Vancouver Canucks top prospect Nicklas Jensen likely to remain in Sweden even if NHL lockout ends
Notebook: 2011 first-round draft choice has scored eight goals in first 15 games with Elite League’s AIK
VANCOUVER — It’s highly unlikely the Vancouver Canucks would summon prospect Nicklas Jensen from Sweden to attend a quick training camp before a lockout-shortened NHL season.
General manager Mike Gillis said the team hasn’t made a definitive decision, but certainly indicated that the organization is leaning toward allowing Jensen to play the entire season with AIK of the Swedish Elite League.
“He is doing really well there,” Gillis said. “He’s leading their team in goals and he’s a 19-year-old. He is getting better and better every week.”
Jensen is doing more than leading his team in goals. His eight goals are second only to the 11 scored by Linkoping’s Carl Soderberg in the entire Swedish Elite League.
“As our team is positioned right now we have a couple of extra forwards,” Gillis said. “He is doing extremely well there and to bring him over here for a short training camp, he’d be flying for 18 hours, you get here and it’s going to be pretty hard for him to crack our lineup.”
In his most recent outing on Tuesday night, Jensen had a goal and an assist in AIK’s 5-4 loss to league-leading HV71. Stockholm-based AIK has struggled in the early going this season and currently sits ninth in the 12-team SEL with just five wins in 16 games.
Jensen, Vancouver’s first-round pick (29th overall) in the 2011 draft, has three assists to go along with his eight goals this season.
STILL DREAMING: Some dreams take longer to come true than others. Steve Pinizzotto knows this better than most.
The veteran winger has spent several years toiling in the minors and after missing all of last season with a shoulder injury, Pinizzotto likes to think he’s close to realizing his life-long dream of playing in the NHL.

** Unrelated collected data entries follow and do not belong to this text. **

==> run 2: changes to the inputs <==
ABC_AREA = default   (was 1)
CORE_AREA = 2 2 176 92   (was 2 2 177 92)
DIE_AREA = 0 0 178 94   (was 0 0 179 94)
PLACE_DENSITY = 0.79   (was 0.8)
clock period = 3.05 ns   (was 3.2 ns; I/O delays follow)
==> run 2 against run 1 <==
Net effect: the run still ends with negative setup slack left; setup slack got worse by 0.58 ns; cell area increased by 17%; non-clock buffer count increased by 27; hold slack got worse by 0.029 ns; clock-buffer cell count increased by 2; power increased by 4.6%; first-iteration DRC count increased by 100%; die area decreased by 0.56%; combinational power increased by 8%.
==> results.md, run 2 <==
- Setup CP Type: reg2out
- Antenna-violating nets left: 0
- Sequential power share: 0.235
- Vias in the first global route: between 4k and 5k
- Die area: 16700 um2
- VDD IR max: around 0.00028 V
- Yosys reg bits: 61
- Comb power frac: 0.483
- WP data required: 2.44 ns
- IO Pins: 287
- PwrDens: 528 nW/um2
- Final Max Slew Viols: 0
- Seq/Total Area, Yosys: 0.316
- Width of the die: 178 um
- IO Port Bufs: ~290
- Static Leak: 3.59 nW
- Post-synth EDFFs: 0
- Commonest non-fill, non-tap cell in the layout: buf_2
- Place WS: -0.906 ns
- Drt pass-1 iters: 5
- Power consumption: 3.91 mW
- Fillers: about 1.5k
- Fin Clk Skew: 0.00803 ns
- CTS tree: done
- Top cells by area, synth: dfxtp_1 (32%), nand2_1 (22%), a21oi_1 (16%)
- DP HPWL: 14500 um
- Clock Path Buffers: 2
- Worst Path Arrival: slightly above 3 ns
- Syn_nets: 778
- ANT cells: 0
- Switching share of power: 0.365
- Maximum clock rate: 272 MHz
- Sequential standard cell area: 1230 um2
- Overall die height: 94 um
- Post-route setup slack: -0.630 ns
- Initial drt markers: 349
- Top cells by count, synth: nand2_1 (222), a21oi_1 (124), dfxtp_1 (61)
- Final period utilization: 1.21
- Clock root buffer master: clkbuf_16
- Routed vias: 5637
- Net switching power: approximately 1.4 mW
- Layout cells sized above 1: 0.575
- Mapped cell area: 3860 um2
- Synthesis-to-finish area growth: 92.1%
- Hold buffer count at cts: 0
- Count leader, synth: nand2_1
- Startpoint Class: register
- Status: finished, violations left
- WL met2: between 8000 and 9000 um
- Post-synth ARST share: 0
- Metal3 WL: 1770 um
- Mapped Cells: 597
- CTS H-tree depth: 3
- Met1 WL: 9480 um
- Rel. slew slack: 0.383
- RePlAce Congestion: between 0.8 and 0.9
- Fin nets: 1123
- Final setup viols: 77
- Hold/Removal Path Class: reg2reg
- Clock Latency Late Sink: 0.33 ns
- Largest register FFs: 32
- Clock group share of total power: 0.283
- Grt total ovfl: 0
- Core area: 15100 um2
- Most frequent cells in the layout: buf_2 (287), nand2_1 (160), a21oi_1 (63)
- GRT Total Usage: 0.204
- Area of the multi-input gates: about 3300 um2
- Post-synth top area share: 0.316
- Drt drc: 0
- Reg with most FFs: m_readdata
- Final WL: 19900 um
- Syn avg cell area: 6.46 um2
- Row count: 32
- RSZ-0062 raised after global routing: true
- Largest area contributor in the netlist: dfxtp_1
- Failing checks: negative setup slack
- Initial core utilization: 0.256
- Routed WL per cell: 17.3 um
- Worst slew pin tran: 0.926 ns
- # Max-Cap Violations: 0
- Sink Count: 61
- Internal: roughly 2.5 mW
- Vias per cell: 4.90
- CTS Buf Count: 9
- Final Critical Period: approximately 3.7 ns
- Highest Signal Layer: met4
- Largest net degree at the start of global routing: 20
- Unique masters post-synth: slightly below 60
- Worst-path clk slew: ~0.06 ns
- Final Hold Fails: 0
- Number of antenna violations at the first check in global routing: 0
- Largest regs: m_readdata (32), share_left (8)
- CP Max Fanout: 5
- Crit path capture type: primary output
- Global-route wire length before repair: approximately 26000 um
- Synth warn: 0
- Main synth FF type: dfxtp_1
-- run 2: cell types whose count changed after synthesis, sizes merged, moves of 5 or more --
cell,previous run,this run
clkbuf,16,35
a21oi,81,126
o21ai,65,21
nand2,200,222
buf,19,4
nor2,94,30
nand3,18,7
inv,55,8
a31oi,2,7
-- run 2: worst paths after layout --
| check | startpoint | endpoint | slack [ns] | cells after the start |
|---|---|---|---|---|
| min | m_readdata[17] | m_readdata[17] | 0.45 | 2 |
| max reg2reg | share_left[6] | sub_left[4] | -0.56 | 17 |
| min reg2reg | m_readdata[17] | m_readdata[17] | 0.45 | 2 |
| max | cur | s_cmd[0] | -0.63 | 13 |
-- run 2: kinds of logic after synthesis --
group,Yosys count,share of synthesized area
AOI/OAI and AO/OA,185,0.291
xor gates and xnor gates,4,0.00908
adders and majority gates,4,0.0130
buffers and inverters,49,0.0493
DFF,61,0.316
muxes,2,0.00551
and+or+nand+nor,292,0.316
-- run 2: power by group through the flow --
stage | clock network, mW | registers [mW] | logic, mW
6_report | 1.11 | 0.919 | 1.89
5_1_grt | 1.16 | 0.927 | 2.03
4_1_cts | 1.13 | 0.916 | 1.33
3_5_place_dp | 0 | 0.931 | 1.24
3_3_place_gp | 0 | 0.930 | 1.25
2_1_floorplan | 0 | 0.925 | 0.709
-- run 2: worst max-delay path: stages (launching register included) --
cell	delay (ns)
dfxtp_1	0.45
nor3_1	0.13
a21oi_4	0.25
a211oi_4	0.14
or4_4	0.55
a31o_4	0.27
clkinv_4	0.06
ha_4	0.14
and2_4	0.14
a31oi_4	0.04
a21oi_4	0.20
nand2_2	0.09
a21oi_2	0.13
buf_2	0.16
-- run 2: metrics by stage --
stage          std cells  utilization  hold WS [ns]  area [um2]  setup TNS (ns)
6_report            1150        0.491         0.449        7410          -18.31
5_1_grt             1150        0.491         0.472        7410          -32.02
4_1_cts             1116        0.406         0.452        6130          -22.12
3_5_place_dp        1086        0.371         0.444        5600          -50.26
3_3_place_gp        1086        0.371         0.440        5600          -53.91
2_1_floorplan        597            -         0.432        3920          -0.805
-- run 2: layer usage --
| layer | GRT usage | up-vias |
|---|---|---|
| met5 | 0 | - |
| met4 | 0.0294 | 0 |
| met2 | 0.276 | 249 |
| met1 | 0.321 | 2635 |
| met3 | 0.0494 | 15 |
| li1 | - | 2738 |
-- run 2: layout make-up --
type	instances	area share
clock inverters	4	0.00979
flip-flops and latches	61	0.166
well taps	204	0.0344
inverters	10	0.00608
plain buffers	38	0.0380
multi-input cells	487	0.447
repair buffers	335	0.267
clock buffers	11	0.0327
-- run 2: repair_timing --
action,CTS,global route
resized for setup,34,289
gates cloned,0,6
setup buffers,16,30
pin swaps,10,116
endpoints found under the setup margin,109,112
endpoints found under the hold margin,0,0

“I’ve thought about it for 28 years now,” Pinizzotto said this past weekend after the Chicago Wolves had concluded their two-game series with the Abbotsford Heat. “If they come to an agreement, then if I get my chance, I get it. If not, then I’ll just keep working for it.”
Chances are, Pinizzotto would have logged his first NHL game last season if he hadn’t required shoulder surgery. He impressed in training camp and coach Alain Vigneault likes his combination of toughness and skill.
Pinizzotto dished out plenty of hits this past weekend and even fought 6-foot-7 Abbotsford defenceman Chris Breen.
Gillis was clearly impressed with what he saw of Pinizzotto on the weekend.
“He would have played for us last year, he made our team.” Gillis said. “People know when he’s out there. He is involved with somebody every shift and he’s got a high skill level, shoots the puck really well, handles the puck and knows how to play.”
DUTCH TREAT: For those wondering how good the Dutch League is, Canuck winger Dale Weise may have provided an answer. Weise had eight points in his first two games with the Destil Trappers. That’s exactly how many points Weise had in 68 games of fourth-line duty with the Canucks last season.
TRADE TALK: The new collective bargaining agreement, whenever it gets done, will have much to say about what the Canucks actually get in a Roberto Luongo trade. The most recent NHL proposal to the NHLPA included a provision designed to punish teams like the Canucks that signed players to lengthy back-sliding deals.
Luongo has 10 years remaining on a contract with an annual salary cap hit of $5.33 million. He is only scheduled to make a total of $3.6 million over the final three years of that deal, with the assumption he would likely be retired by then.
But the NHL proposal would leave teams who signed the player to such contracts on the hook for the salary cap hit — even if the player has been traded — after he retires.
That would be bad news down the road for the Canucks, who would then be on the hook for Luongo’s salary-cap hit post-retirement. But the upside is it should increase his value in a trade as a team acquiring Luongo would know it would only being paying him for as long as he played.
Luongo, by the way, will be back in Vancouver this weekend. He is scheduled to compete in a World Series of Poker circuit event at the River Rock Casino in Richmond. Luongo is playing in the event as part of his endorsement deal with the B.C. Lottery Corp.’s Playnow.com gaming website.
ICE CHIP: Brendan Gaunce, Vancouver’s first-round pick this past summer, is out three to six weeks after separating his shoulder. The Belleville Bulls captain suffered the injury in a OHL game last Friday against Sudbury.